AMMMusic AMM (Elektra, 1967) |
これも、有名なんでとくに説明は要らないですね。「フリー」とはいえ、かなり構築的な音像なので、一般的に言ってもかなり聴きやすいのではないかと。ただ、レックレックからのリイシュー盤は、正規盤に入っていた曲に加え、エキストラ音源も所収されており、1時間以上にわたって異常に緊迫した緻密な音空間が繰りひろげられているので、すべて聴きとおすとさすがに疲れます。なもんで、最初は正規盤の2曲(2曲目と6曲目)だけを繰りかえし聴く、というのもありなのではないかと。じわじわと、盛りあがりそうでいてけっして「どかーん!」となることなく、どこに行きつくでもないその音は、やはりすばらしいです。
Flypaper Keith Rowe and Oren Ambarchi (Staubgold, 2002) |
上記AMMで「テーブルギター」を担当していたキース・ロウと、先頃のSunn O)))来日公演でもおなじみのオーレン・アンバーチががっぷり四つに組んだ2002年のデュオ作。すごくしずかな音像なのに、これをかけていると意識が音に捕われしまい、ほとんどなにもできなくなってしまいます。2人ともたぶんギターだけを使った演奏なのでしょうが、なにも言わずに人にこれを聴かせても、ギターの演奏だとはまず思われないこと請け合いです。それを試すためだけにでも購入してみてはいかが?

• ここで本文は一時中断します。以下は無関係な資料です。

### config.mk
export PLATFORM = sky130hd
export DESIGN_NAME = mul_tc_rr_arbiter
export DESIGN_NICKNAME = d
export VERILOG_FILES = /design/src/rtl/mul_tc_rr_arbiter.sv
export SDC_FILE = /design/constraint.sdc
export NUM_CORES = 1
export LEC_CHECK = 0
export CAP_MARGIN = 15
export CORE_ASPECT_RATIO = 1.5
export CORE_MARGIN = 10
export CORE_UTILIZATION = 53
export DETAILED_ROUTE_END_ITERATION = 12
export PLACE_DENSITY = 0.79
export SYNTH_ARGS = -nofsm -noshare
export SYNTH_HDL_FRONTEND = slang
export SYNTH_SLANG_ARGS = --single-unit
### constraint.sdc
create_clock -name clk -period 6.7 [get_ports clk]
set_clock_uncertainty 0.15 [all_clocks]
set_input_delay 1.34 -clock clk [delete_from_list [all_inputs] [get_ports clk]]
set_output_delay 1.34 -clock clk [all_outputs]
set_load 0.02 [all_outputs]
### src/rtl/mul_tc_rr_arbiter.sv
// Round-robin arbiter sharing one signed 16x16 multiplier between NREQ requesters,
// with a two-stage (operand / result) pipeline and a tagged, backpressured response port.

module mul_tc_16_16 (
  input  logic [15:0] a,
  input  logic [15:0] b,
  output logic [31:0] product
);
  logic signed [31:0] a_ext;
  logic signed [31:0] b_ext;

  assign a_ext   = {{16{a[15]}}, a};
  assign b_ext   = {{16{b[15]}}, b};
  assign product = a_ext * b_ext;
endmodule

module mul_tc_rr_arbiter #(
  parameter int NREQ = 4,
  parameter int IDW  = $clog2(NREQ)
) (
  input  logic                 clk,
  input  logic                 rst,
  input  logic [NREQ-1:0]      req_valid,
  output logic [NREQ-1:0]      req_ready,
  input  logic [NREQ*16-1:0]   req_a,
  input  logic [NREQ*16-1:0]   req_b,
  output logic                 rsp_valid,
  input  logic                 rsp_ready,
  output logic [IDW-1:0]       rsp_id,
  output logic [31:0]          rsp_product
);
  localparam int PW = (NREQ > 1) ? $clog2(NREQ) : 1;

  logic [PW-1:0]   ptr;
  logic [PW-1:0]   gidx;
  logic [PW-1:0]   idx;
  logic            found;
  logic [NREQ-1:0] grant;
  logic [15:0]     a_sel;
  logic [15:0]     b_sel;

  logic            s1_v;
  logic [IDW-1:0]  s1_id;
  logic [15:0]     s1_a;
  logic [15:0]     s1_b;
  logic [31:0]     product;

  logic            s2_adv;
  logic            s1_adv;

  assign s2_adv = !rsp_valid || rsp_ready;
  assign s1_adv = !s1_v || s2_adv;

  // Search starts just past the last accepted requester so priority rotates.
  always_comb begin
    grant = '0;
    gidx  = '0;
    idx   = '0;
    found = 1'b0;
    for (int k = 1; k <= NREQ; k++) begin
      idx = PW'((int'(ptr) + k) % NREQ);
      if (!found && req_valid[idx]) begin
        found       = 1'b1;
        grant[idx]  = 1'b1;
        gidx        = idx;
      end
    end
  end

  always_comb begin
    a_sel = '0;
    b_sel = '0;
    for (int i = 0; i < NREQ; i++) begin
      if (grant[i]) begin
        a_sel = req_a[i*16 +: 16];
        b_sel = req_b[i*16 +: 16];
      end
    end
  end

  assign req_ready = (rst || !s1_adv) ? '0 : grant;

  mul_tc_16_16 u_mul (
    .a       (s1_a),
    .b       (s1_b),
    .product (product)
  );

  // Both stages shift together when the consumer drains S2, giving one accept per cycle.
  always_ff @(posedge clk) begin
    if (rst) begin
      ptr         <= PW'(NREQ - 1);
      s1_v        <= 1'b0;
      s1_id       <= '0;
      s1_a        <= '0;
      s1_b        <= '0;
      rsp_valid   <= 1'b0;
      rsp_id      <= '0;
      rsp_product <= '0;
    end else begin
      if (s1_adv) begin
        s1_v <= found;
        if (found) begin
          s1_id <= IDW'(gidx);
          s1_a  <= a_sel;
          s1_b  <= b_sel;
          ptr   <= gidx;
        end
      end
      if (s2_adv) begin
        rsp_valid   <= s1_v;
        rsp_id      <= s1_id;
        rsp_product <= product;
      end
    end
  end
endmodule

# ---- Word-level counts from Yosys, hierarchy flattened
# Index checks and enable logic that the tools add are counted.
dict set report totals {
  reg_bits 72
  out_inout_bits 39
  input_bits 135
  word_cells 78
}
dict set report classes {
  magnitude_cmp 8
  bitwise 3
  mul 1
  n_addsub 4
  reduce_logical 17
  muxes 37
}
# operator count
set op_table {}
lappend op_table {{16-bit two-way mux} 8}
lappend op_table {{16-bit by 16-bit multiplier with 32-bit output} 1}
lappend op_table {{4-bit two-way mux} 5}
lappend op_table {{2-bit by 3-bit less-than comparator with 1-bit output, second input constant} 4}
lappend op_table {{1-bit two-way mux} 12}
lappend op_table {{4-bit OR} 3}
lappend op_table {{1-bit binary-select mux with 2-bit select} 4}
lappend op_table {{1-bit demux with 2-bit select} 4}
lappend op_table {{2-bit by 1-bit greater-or-equal comparator with 1-bit output, second input constant} 4}
lappend op_table {{2-bit two-way mux} 4}
lappend op_table {{1-bit logical AND} 7}
lappend op_table {{1-bit zero test} 6}
lappend op_table {{2-bit by 1-bit adder with 2-bit output, second input constant} 2}
lappend op_table {{2-bit adder, second input constant} 2}
lappend op_table {{1-bit logical OR} 3}
lappend op_table {{2-bit AND reduction} 1}

# ---- Depth between registers and ports, before layout
# Gate-level depths: netlist of run 1.
dict set report logic_depth {
  ltp_word 17
  depth_mapped 25
  ltp_nobuf 22
}

# ---- Cells and area by module
# From an unflattened synthesis of run 1, not the netlist that was laid out.
dict set report hier_totals {
  hier_cells 1714
  area_unflattened_um2 14735.4
}
# mod area_per_inst_um2 cells_each n_inst
set modules_own_cells {}
lappend modules_own_cells {mul_tc_16_16 9775.6 1075 1}
lappend modules_own_cells {mul_tc_rr_arbiter 4959.8 639 1}

# ---- Worst setup path before layout of run 1
# Ideal clock, no wire load.
dict set report synth_timing {
  path_kind {register -> register}
  startpoint {register s1_a[15]}
  endpoint {register rsp_product[30]}
  synth_period_minus_slack_ns 6.285
  path_stages_with_launch 22
  path_buffers 3
  setup_ns 0.120
  t_arrival_ns 6.016
  slack_ns 0.415
  path_cell_list {dfxtp_1 -> clkbuf_1 -> clkbuf_1 -> nand2_1 -> fa_1 -> inv_1 -> fa_1 -> fa_1 -> fa_1 -> fa_1 -> inv_1 -> fa_1 -> inv_1 -> ha_1 -> clkbuf_1 -> a211oi_1 -> o2111ai_1 -> a22o_1 -> a21oi_1 -> o2bb2ai_1 -> nor4_1 -> a211o_1}
}
dict set report synth_via {
  elab_chain_cells 1
}
# item line_no
set synth_lines {}
lappend synth_lines {{start: declaration} 44} ;# logic [15:0] s1_a;
lappend synth_lines {{start signal: assignment} 105} ;# s1_a <= a_sel;
lappend synth_lines {{16-bit by 16-bit multiplier with 32-bit output} 14} ;# assign product = a_ext * b_ext;
lappend synth_lines {{end signal: assignment} 113} ;# rsp_product <= product;
lappend synth_lines {{end: declaration} 30} ;# output logic [31:0] rsp_product
# No other way between the ends.
# A chain may end at the register's enable or synchronous reset.

# ---- Final worst setup path of run 1
dict set report layout_timing {
  startpoint {register s1_b[12]}
  endpoint {register rsp_product[30]}
}
dict set report layout_via {
  elab_chain_cells 1
}
# item line_no
set layout_lines {}
lappend layout_lines {{start: declaration} 45} ;# logic [15:0] s1_b;
lappend layout_lines {{start signal: assignment} 106} ;# s1_b <= b_sel;
lappend layout_lines {{16-bit by 16-bit multiplier with 32-bit output} 14}
# No other way between the ends.

==> tab_implementation.tex, run 1 <==
\begin{tabular}{lr}
\hline
Metric & Value \\
\hline
\multicolumn{2}{l}{\textbf{Global routing}} \\
\quad Overall overflow remaining after global route & 0 \\
\quad Global-route wire length before repair & 67,700 µm \\
\quad Grt peak-use layer & met2 \\
\quad Global routing usage on met1 & 28.2\% \\
\quad Fraction of met3 tracks used by global routing & 4.97\% \\
\quad Initial antenna violation count & 0 \\
\quad Met2 usage & 41.8\% \\
\quad Via count of the first global-routing pass & 13,147 \\
\quad Maximum number of pins on one net before global-route repair & 64 \\
\quad Global router's overall resource usage & 24.1\% \\
\multicolumn{2}{l}{\textbf{Clock tree}} \\
\quad Max Root-Sink Buffers & 2 \\
\quad Number of buffers inserted for hold repair after clock tree synthesis & 0 \\
\quad Number of buffers inserted during clock tree synthesis & 9 \\
\quad Clock tree from TritonCTS & done \\
\quad Clock slew at the register clock pins of the worst setup and hold paths & 0.07 ns \\
\quad Clock tree sinks & 72 \\
\quad Insertion delay to the later sink of the worst-skew pair & 0.35 ns \\
\quad Clock root cell & sky130\_fd\_sc\_hd\_\_clkbuf\_16 \\
\quad Level count of the clock H-tree & 3 \\
\multicolumn{2}{l}{\textbf{Worst setup path}} \\
\quad Critical path type & register to register \\
\quad Slowest Stage Delay on Critical Path & 0.89 ns \\
\quad Crit-path most repeated cell & sky130\_fd\_sc\_hd\_\_fa\_1 \\
\quad Data required time of the critical path & 6.79 ns \\
\quad Arrival time reported for the critical path endpoint & 6.47 ns \\
\quad Worst Path Max Fanout & 18 \\
\quad Slowest cell on the critical path & sky130\_fd\_sc\_hd\_\_dfxtp\_1 \\
\quad Worst Setup End Kind & register \\
\quad Startpoint Class & register \\
\quad Crit path cell chain & nand2\_1 -> fa\_1 -> inv\_1 -> fa\_1 -> fa\_1 -> fa\_1 -> fa\_1 -> inv\_1 -> fa\_1 -> inv\_1 -> ha\_1 -> a21oi\_1 -> o21ai\_0 -> a22o\_1 -> a21oi\_1 -> o2bb2ai\_1 -> nor4\_1 -> a211o\_1 \\
\multicolumn{2}{l}{\textbf{Synthesis}} \\
\quad Number of flops mapped to enable cells by yosys & 0 \\
\quad Number of standard cells after synthesis & 1,591 \\
\quad Asr flop ratio synth & 0\% \\
\quad Top FF cell, synth & sky130\_fd\_sc\_hd\_\_dfxtp\_1 \\
\quad Post-synthesis area per instance & 9.09 µm² \\
\quad Distinct cells, synth & 68 \\
\quad Mapped Nets & 2,077 \\
\quad Warnings from Yosys & 0 \\
\quad Share of synthesized area occupied by flip-flops and latches & 9.96\% \\
\quad Post-Synthesis Cell Area & 14,500 µm² \\
\quad Synth Register Bits & 72 \\
\multicolumn{2}{l}{\textbf{Final layout}} \\
\quad Final instance area & 16,900 µm² \\
\quad Final design utilization & 62.3\% \\
\quad Most common cell after layout, fill and taps aside & sky130\_fd\_sc\_hd\_\_inv\_1 \\
\quad \# nets final & 2,207 \\
\quad Share of post-route cells with drive strength above 1 & 9.15\% \\
\quad Final instance count without filler cells & 2,068 \\
\quad Most frequent cells in the layout & sky130\_fd\_sc\_hd\_\_inv\_1 (309), sky130\_fd\_sc\_hd\_\_fa\_1 (262), sky130\_fd\_sc\_hd\_\_nand2\_1 (204) \\
\quad Ant diodes & 0 \\
\quad Area Growth Syn to Fin & 16.8\% \\
\multicolumn{2}{l}{\textbf{Drt}} \\
\quad DR vias & 11,936 \\
\quad Number of design-rule violations left by the first detailed-router iteration & 851 \\
\quad Final antenna-violating net count & 0 \\
\quad Via count normalized by instance count & 5.77 \\
\quad Sum of routed wire length over all layers & 40,800 µm \\
\quad Routed len/inst & 19.7 µm \\
\quad First-pass iteration count of the detailed router & 5 \\
\quad Drc violations & 0 \\
\multicolumn{2}{l}{\textbf{Timing}} \\
\quad Final worst hold slack & 0.311 ns \\
\quad Accumulated negative setup slack & 0 ns \\
\quad Final Critical Period & 6.39 ns \\
\quad Setup repair after global routing missed its margin & no \\
\quad Final setup viols & 0 \\
\quad Final Hold Fails & 0 \\
\quad Pin slew with the least headroom to its limit & 0.950 ns \\
\quad Setup slack of the critical path after layout & 0.314 ns \\
\quad Number of pins exceeding their max-slew limit in the final report & 0 \\
\quad Max transition margin & 36.5\% \\
\quad Highest clock frequency the design can meet & 157 MHz \\
\quad Part of the cycle the worst path needs & 95.3\% \\
\multicolumn{2}{l}{\textbf{Power}} \\
\quad PnR Total Power & 9.35 mW \\
\quad Ratio of total power to cell area & 553 nW/µm² \\
\quad VDD IR max & 0.578 mV \\
\quad Leakage power figure & 7.84 nW \\
\multicolumn{2}{l}{\textbf{Min path}} \\
\quad HP Class & register to register \\
\multicolumn{2}{l}{\textbf{Placement}} \\
\quad Final weighted congestion in routability-driven placement & 0.932 \\
\quad Number of buffers added on ports & 173 \\
\quad Placed Instance Area & 16,500 µm² \\
\quad Cell total after placement & 2,052 \\
\quad Worst-case setup slack after placement & 0.257 ns \\
\quad Detailed placer's ending HPWL & 33,500 µm \\
\multicolumn{2}{l}{\textbf{Die}} \\
\quad I/O pins & 174 \\
\quad Starting Density & 53.3\% \\
\quad Std-Cell Rows & 74 \\
\quad Die boundary width & 155 µm \\
\quad DIE AREA & 34,400 µm² \\
\quad Height of the die & 222 µm \\
\quad Core outline area & 27,100 µm² \\
\multicolumn{2}{l}{\textbf{Job}} \\
\quad Maximum capacitance violations & 0 \\
\multicolumn{2}{l}{\textbf{Status}} \\
\quad Outcome & finished, final reports clean \\
\hline
\end{tabular}
[synth_stat cells (all sizes together) (3+ instances only)]
library cell,number,area [µm²]
xnor2,24,210
a21boi,3,22.5
nand4,4,25.0
o21ai,30,150
a211o,6,52.6
fa,262,5250
and2,130,813
mux2i,3,42.5
o21a,8,60.1
o22ai,33,213
buf,28,225
a211oi,13,108
nand3,6,30.0
mux2,3,37.5
a2bb2oi,32,280
nor4,3,25.0
mux4,3,67.6
clkbuf,77,289
o211ai,14,105
nor3,13,65.1
a21oi,52,283
inv,309,1160
nand2b,8,50.1
nor2b,5,38.8
ha,89,1110
nand2,205,772
a21o,10,82.6
o221ai,3,26.3
xor2,5,43.8
dfxtp,72,1440
nor2,44,165
o32ai,32,505
a221oi,35,494
[final cells by class]
class	count	area (µm²)
Clock buffer	10	239
Sequential cell	72	1450
Timing Repair Buffer	224	2120
Multi-Input combinational cell	1105	11400
Fill cell	2194	10200
Inverter	309	1160
Clock inverter	6	115
Tap cell	342	428
[registers in the layout, indices dropped and copies added (netlist names)]
signal,cells
rsp_valid,1
s1_v,1
s1_a,16
rsp_id,2
s1_id,2
s1_b,16
ptr,2
rsp_product,32
[final timing paths]
kind	startpoint	cells after the start	slack (ns)	to
setup / recovery	s1_b[12]$_SDFFE_PP0P_	18	0.31	rsp_product[30]$_SDFFE_PP0P_
hold / removal	rsp_product[15]$_SDFFE_PP0P_	2	0.31	rsp_product[15]$_SDFFE_PP0P_
setup reg to reg	s1_b[12]$_SDFFE_PP0P_	18	0.31	rsp_product[30]$_SDFFE_PP0P_
hold reg to reg	rsp_product[15]$_SDFFE_PP0P_	2	0.31	rsp_product[15]$_SDFFE_PP0P_
[layer usage]
| metal | share of wire (%) | vias up |
|---|---|---|
| li1 | - | 5342 |
| met3 | 7.5 | 111 |
| met1 | 37 | 5985 |
| met4 | 4.3 | 0 |
| met5 | 0 | - |
| met2 | 51 | 498 |
[where the power goes]
| group | internal (mW) | switching [mW] | leakage, nW |
|---|---|---|---|
| clock | 0.377 | 0.217 | 0.169 |
| combinational | 3.35 | 4.47 | 7.07 |
| sequential | 0.607 | 0.318 | 0.598 |
[cells by family after synthesis]
logic type	Yosys count	share of synthesized area, %
AO/OA/AOI/OAI	290	17.6
flip-flops	72	9.96
AND/OR/NAND/NOR	426	14.2
adder cells (fa/ha/maj)	351	43.9
XOR/XNOR	29	1.76
buffers and inverters	414	11.6
multiplexers	9	1.02
[worst max-delay path: cells and delay by family, from the launching register on]
| kind | cells | cell delay [ns] |
|---|---|---|
| simple gates | 2 | 0.28 |
| compound gates | 6 | 1.40 |
| flops | 1 | 0.89 |
| buf+inv | 3 | 0.16 |
| fa+ha+maj | 7 | 3.37 |
[what timing repair did]
| item | in CTS | in global routing |
|---|---|---|
| buffers inserted | 0 | 0 |
| gates resized for setup | 0 | 10 |
| setup endpoints to repair | 0 | 9 |
Power figures use the tool's default switching activity.
==> inputs of run 2 (changes only) <==
CORE_UTILIZATION = 55   (was 53)
clock period = 6.15 ns   (was 6.7 ns; I/O delays follow)
==> run 2 against run 1 <==
Compared with the run above:
- count of clock-buffer cells in the layout fell by 1
- combinational power is 23% higher
- largest power group unchanged
- via count rose by 1.2%
- first-iteration DRC count down 19%
- clock power decreased by 5.1%
- non-clock buffer count up 46
- register-to-register slack worse by 0.15 ns
- global-route usage increased by 0.95 points
- power up 20%
- die area is 3.2% lower
==> tab_implementation.tex, run 2 (synthesis results as in run 1) <==
\begin{tabular}{lr}
\hline
Metric & Value \\
\hline
\multicolumn{2}{l}{\textbf{Status}} \\
\quad Outcome & finished, final reports clean \\
\multicolumn{2}{l}{\textbf{Drt}} \\
\quad Routed len/inst & 19.8 µm \\
\quad First-pass iteration count of the detailed router & 5 \\
\quad Final antenna-violating net count & 0 \\
\quad Drc violations & 0 \\
\quad Via count normalized by instance count & 5.73 \\
\quad Number of design-rule violations left by the first detailed-router iteration & 693 \\
\quad DR vias & 12,075 \\
\quad Sum of routed wire length over all layers & 41,700 µm \\
\multicolumn{2}{l}{\textbf{Final layout}} \\
\quad Reg area & 1480 µm² \\
\quad Area Growth Syn to Fin & 20.5\% \\
\quad Most frequent cells in the layout & sky130\_fd\_sc\_hd\_\_inv\_1 (309), sky130\_fd\_sc\_hd\_\_fa\_1 (257), sky130\_fd\_sc\_hd\_\_nand2\_1 (204) \\
\quad Final instance area & 17,400 µm² \\
\quad Area of the multi-input gates & 11,500 µm² \\
\quad Share of post-route cells with drive strength above 1 & 13.4\% \\
\quad Fillers & 1,975 \\
\quad Top reg by flops & rsp\_product \\
\quad Flip-flop count of the largest register, all copies and words added & 32 \\
\quad Registers with the highest flip-flop counts & rsp\_product x32, s1\_a x16, s1\_b x16 \\
\quad \# nets final & 2,253 \\
\quad Most common cell after layout, fill and taps aside & sky130\_fd\_sc\_hd\_\_inv\_1 \\
\multicolumn{2}{l}{\textbf{Timing}} \\
\quad Final setup viols & 0 \\
\quad Max transition margin & 38.6\% \\
\quad Setup repair after global routing missed its margin & yes \\
\quad Accumulated negative setup slack & 0 ns \\
\quad Final Hold Fails & 0 \\
\quad Final worst hold slack & 0.307 ns \\
\quad Highest clock frequency the design can meet & 167 MHz \\
\quad Number of pins exceeding their max-slew limit in the final report & 0 \\
\quad Final Critical Period & 5.99 ns \\
\quad Setup slack of the critical path after layout & 0.161 ns \\
\quad Pin slew with the least headroom to its limit & 0.921 ns \\
\quad Part of the cycle the worst path needs & 97.4\% \\
\multicolumn{2}{l}{\textbf{Power}} \\
\quad Ratio of total power to cell area & 641 nW/µm² \\
\quad PnR Total Power & 11.2 mW \\
\quad VDD IR max & 0.594 mV \\
\quad Leakage power figure & 8.08 nW \\
\multicolumn{2}{l}{\textbf{Worst setup path}} \\
\quad Slowest Stage Delay on Critical Path & 0.56 ns \\
\quad Data required time of the critical path & 6.27 ns \\
\quad Worst flop-to-flop path startpoint & s1\_a[6]\$\_SDFFE\_PP0P\_ \\
\quad Worst Setup End Kind & register \\
\quad Worst-case reg-to-reg path depth & 20 \\
\quad Critical path type & register to register \\
\quad Flop2flop setup slack & 0.16 ns \\
\quad Arrival time reported for the critical path endpoint & 6.11 ns \\
\quad Crit path cell chain & buf\_4 -> nand2\_1 -> fa\_1 -> inv\_1 -> fa\_1 -> fa\_1 -> fa\_1 -> fa\_1 -> inv\_1 -> fa\_1 -> inv\_1 -> ha\_4 -> o211ai\_1 -> o211ai\_1 -> o211ai\_1 -> a211oi\_2 -> buf\_4 -> o211ai\_1 -> a211oi\_2 -> nor4b\_4 \\
\quad Worst Path Max Fanout & 8 \\
\quad End point of the critical path & rsp\_product[31]\$\_SDFFE\_PP0P\_ \\
\quad Slowest cell on the critical path & sky130\_fd\_sc\_hd\_\_fa\_1 \\
\quad Crit-path most repeated cell & sky130\_fd\_sc\_hd\_\_fa\_1 \\
\quad Worst reg2reg path endpoint & rsp\_product[31]\$\_SDFFE\_PP0P\_ \\
\quad Setup crit start & s1\_a[6]\$\_SDFFE\_PP0P\_ \\
\quad Startpoint Class & register \\
\multicolumn{2}{l}{\textbf{Clock tree}} \\
\quad Clock root cell & sky130\_fd\_sc\_hd\_\_clkbuf\_16 \\
\quad Clock slew at the register clock pins of the worst setup and hold paths & 0.07 ns \\
\quad Max Root-Sink Buffers & 2 \\
\quad Number of buffers inserted for hold repair after clock tree synthesis & 0 \\
\quad Level count of the clock H-tree & 3 \\
\quad Clock tree sinks & 72 \\
\quad Number of buffers inserted during clock tree synthesis & 9 \\
\quad Clock tree from TritonCTS & done \\
\quad Insertion delay to the later sink of the worst-skew pair & 0.35 ns \\
\multicolumn{2}{l}{\textbf{Placement}} \\
\quad Worst-case setup slack after placement & 0.0162 ns \\
\quad Number of buffers added on ports & 173 \\
\quad Placed Instance Area & 16,900 µm² \\
\quad Detailed placer's ending HPWL & 34,400 µm \\
\quad Final weighted congestion in routability-driven placement & 0.931 \\
\multicolumn{2}{l}{\textbf{Die}} \\
\quad Core outline area & 25,900 µm² \\
\quad Height of the die & 219 µm \\
\quad Starting Density & 56.0\% \\
\quad DIE AREA & 33,300 µm² \\
\quad Std-Cell Rows & 72 \\
\quad Die boundary width & 152 µm \\
\quad I/O pins & 174 \\
\multicolumn{2}{l}{\textbf{Global routing}} \\
\quad Global router's overall resource usage & 25.0\% \\
\quad Global-route wire length before repair & 67,900 µm \\
\quad Maximum number of pins on one net before global-route repair & 64 \\
\quad Initial antenna violation count & 1 \\
\quad Via count of the first global-routing pass & 12,972 \\
\quad Overall overflow remaining after global route & 0 \\
\multicolumn{2}{l}{\textbf{Min path}} \\
\quad HP Class & register to register \\
\quad Worst Hold Depth & 2 \\
\multicolumn{2}{l}{\textbf{Job}} \\
\quad Maximum capacitance violations & 0 \\
\hline
\end{tabular}
[run 2: changes by cell type in the layout (fill, tap and decap cells not counted), moves of 3 or more]
cell	change
sky130_fd_sc_hd__fa_1	-5
sky130_fd_sc_hd__buf_4	+36
sky130_fd_sc_hd__a211oi_2	+4
sky130_fd_sc_hd__ha_4	+6
sky130_fd_sc_hd__dfxtp_1	-13
sky130_fd_sc_hd__ha_1	-7
sky130_fd_sc_hd__a211oi_1	-3
sky130_fd_sc_hd__buf_6	+4
sky130_fd_sc_hd__buf_12	+6
sky130_fd_sc_hd__dfxtp_2	+7
sky130_fd_sc_hd__dfxtp_4	+6
sky130_fd_sc_hd__fa_2	+5
[run 2: worst min-delay path by stage]
stage,slack [ns],start,to
final,0.31,rsp_product[7]$_SDFFE_PP0P_,rsp_product[7]$_SDFFE_PP0P_
after global routing,0.32,rsp_product[1]$_SDFFE_PP0P_,rsp_product[1]$_SDFFE_PP0P_
after global placement,0.29,rsp_product[19]$_SDFFE_PP0P_,rsp_product[19]$_SDFFE_PP0P_
after floorplan,0.28,s1_id[0]$_SDFFE_PP0P_,rsp_id[0]$_SDFFE_PP0P_
after CTS,0.31,rsp_product[7]$_SDFFE_PP0P_,rsp_product[7]$_SDFFE_PP0P_
after detailed placement,0.30,rsp_product[7]$_SDFFE_PP0P_,rsp_product[7]$_SDFFE_PP0P_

Guitar Solos Fred Frith (Caroline, 1974) |
曲によっては、使ってる楽器がギターであることは分かるけど、そのギターでなにをどうすればこうなるかは分からなかったりする、異常におもしろいアルバム。フレッド・フリスがもともと持っているポップなテイストも随所に聴かれ(とはいえ、このアルバムではどちらかと言うとそうではないところに針が傾きがちですが)、そのバランスがたまらんです。もっとも、これはきわめて「構築的」な演奏であって「フリー」ではない、と言われると、そうかも、ですが、まあ、そんなことはどうでもいいじゃないですか。
Kevin Drumm Kevin Drumm (Perdition Plastics, 1997) |
かのジム・オルークをして「こいつの演奏を聴いて自分はプリペアード・ギターを演奏するのを止めた」と言わさせしめたケヴィン・ドラムのソロCD第1作。つづく作品ではしだいに「プリペアード・ギター」という側面はなりをひそめ、純粋に電子的な音像になってきましたが、とはいえ、このプリペアード・ギター時代の作品でも、「なにをどうすればギターを使ってこういう沙汰になるんだ?」ということをこえて、「そもそもこれはギターを使う必要があるのか?」と思ってしまう局面もなきにしもだったりするので、楽器としてなにを使っていようが、あまり関係ないのかもしれません。写真は、アルバムのそれが見つからないので、なにやらギターと思しき楽器を陵辱するケヴィンさん、です。
でも、自分でフリーミュージックやりたい!って人は大変ですよね。どのくらいいるのかどうかしりませんけれど、いったいどういう過程を経て周囲から認められるようになるんだかゼンゼンわかんないですし。
ただ、この手の音楽でいちばん大事なのは、技術力もさることながら、やはり「勘」というか、月並みな言い方になりますが「センス」なんでしょうね。人の出した音のみならず、自分の出した音にも新鮮な驚きをもって接し、それをある持続として紡いでいく。それは、やってみれば分かりますが、生半なことではありません。
で、フリー系の人はどういう経路で知られるようになるかというと、まあ、この世界は狭いですからね。何かしらの方途で伝わってくるもんなんですよ、それは。